### What the task requires
Would you please retype the records that follow, word for word?

───── Supplied data ─────

`config.mk`:
```
export PLATFORM = sky130hd
export DESIGN_NAME = soc_top
export DESIGN_NICKNAME = d
export VERILOG_FILES = /design/src/verilog/soc_pkg.sv /design/src/verilog/soc_if.sv /design/src/verilog/activity_led.sv /design/src/verilog/bus_meter.sv /design/src/verilog/csr_bridge.sv /design/src/verilog/reset_gen.sv /design/src/verilog/soc_top.sv /design/src/verilog/sysctl.sv /design/src/verilog/wb_decoder.sv
export SDC_FILE = /design/constraint.sdc
export NUM_CORES = 1
export LEC_CHECK = 0
export BUFFER_PORTS_ARGS = -buffer_cell sky130_fd_sc_hd__buf_2
export CAP_MARGIN = 40
export CORE_UTILIZATION = 45
export DETAILED_ROUTE_END_ITERATION = 10
export GPL_TIMING_DRIVEN = 0
export PLACE_DENSITY = 0.66
export SLEW_MARGIN = 10
export SYNTH_ARGS = -nofsm -noshare
export SYNTH_HDL_FRONTEND = slang
export SYNTH_HIERARCHICAL = 1
export SYNTH_SLANG_ARGS = --single-unit
```
`constraint.sdc`:
```
create_clock -name sys_clk -period 2.2 [get_ports sys_clk]
set_input_delay 0.22 -clock sys_clk [delete_from_list [all_inputs] [get_ports sys_clk]]
set_output_delay 0.22 -clock sys_clk [all_outputs]
set_load 0.03 [all_outputs]
```
File: config.mk
export PLATFORM = sky130hd
export DESIGN_NAME = conv_column
export DESIGN_NICKNAME = d
export VERILOG_FILES = /design/src/source/conv_pkg.sv /design/src/source/pe_lane_if.sv /design/src/source/weight_feeder.sv /design/src/source/pe_unit.sv /design/src/source/psum_compressor.sv /design/src/source/conv_column.sv
export SDC_FILE = /design/constraint.sdc
export NUM_CORES = 1
export LEC_CHECK = 0
export BUFFER_PORTS_ARGS = -buffer_cell sky130_fd_sc_hd__buf_4
export CORE_UTILIZATION = 63
export DETAILED_ROUTE_END_ITERATION = 8
export GPL_ROUTABILITY_DRIVEN = 0
export PLACE_DENSITY = 0.83
export SLEW_MARGIN = 25
export SYNTH_ARGS = -nofsm -noshare
export SYNTH_HDL_FRONTEND = slang
export SYNTH_SLANG_ARGS = --single-unit
File: constraint.sdc
create_clock -name clk -period 9.6 [get_ports clk]
set_input_delay 0 -clock clk [delete_from_list [all_inputs] [get_ports clk]]
set_output_delay 0 -clock clk [all_outputs]
set_load 0.02 [all_outputs]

─────

### Answer below
`config.mk`:
```
export PLATFORM = sky130hd
export DESIGN_NAME = soc_top
export DESIGN_NICKNAME = d
export VERILOG_FILES = /design/src/verilog/soc_pkg.sv /design/src/verilog/soc_if.sv /design/src/verilog/activity_led.sv /design/src/verilog/bus_meter.sv /design/src/verilog/csr_bridge.sv /design/src/verilog/reset_gen.sv /design/src/verilog/soc_top.sv /design/src/verilog/sysctl.sv /design/src/verilog/wb_decoder.sv
export SDC_FILE = /design/constraint.sdc
export NUM_CORES = 1
export LEC_CHECK = 0
export BUFFER_PORTS_ARGS = -buffer_cell sky130_fd_sc_hd__buf_2
export CAP_MARGIN = 40
export CORE_UTILIZATION = 45
export DETAILED_ROUTE_END_ITERATION = 10
export GPL_TIMING_DRIVEN = 0
export PLACE_DENSITY = 0.66
export SLEW_MARGIN = 10
export SYNTH_ARGS = -nofsm -noshare
export SYNTH_HDL_FRONTEND = slang
export SYNTH_HIERARCHICAL = 1
export SYNTH_SLANG_ARGS = --single-unit
```
`constraint.sdc`:
```
create_clock -name sys_clk -period 2.2 [get_ports sys_clk]
set_input_delay 0.22 -clock sys_clk [delete_from_list [all_inputs] [get_ports sys_clk]]
set_output_delay 0.22 -clock sys_clk [all_outputs]
set_load 0.03 [all_outputs]
```
File: config.mk
export PLATFORM = sky130hd
export DESIGN_NAME = conv_column
export DESIGN_NICKNAME = d
export VERILOG_FILES = /design/src/source/conv_pkg.sv /design/src/source/pe_lane_if.sv /design/src/source/weight_feeder.sv /design/src/source/pe_unit.sv /design/src/source/psum_compressor.sv /design/src/source/conv_column.sv
export SDC_FILE = /design/constraint.sdc
export NUM_CORES = 1
export LEC_CHECK = 0
export BUFFER_PORTS_ARGS = -buffer_cell sky130_fd_sc_hd__buf_4
export CORE_UTILIZATION = 63
export DETAILED_ROUTE_END_ITERATION = 8
export GPL_ROUTABILITY_DRIVEN = 0
export PLACE_DENSITY = 0.83
export SLEW_MARGIN = 25
export SYNTH_ARGS = -nofsm -noshare
export SYNTH_HDL_FRONTEND = slang
export SYNTH_SLANG_ARGS = --single-unit
File: constraint.sdc
create_clock -name clk -period 9.6 [get_ports clk]
set_input_delay 0 -clock clk [delete_from_list [all_inputs] [get_ports clk]]
set_output_delay 0 -clock clk [all_outputs]
set_load 0.02 [all_outputs]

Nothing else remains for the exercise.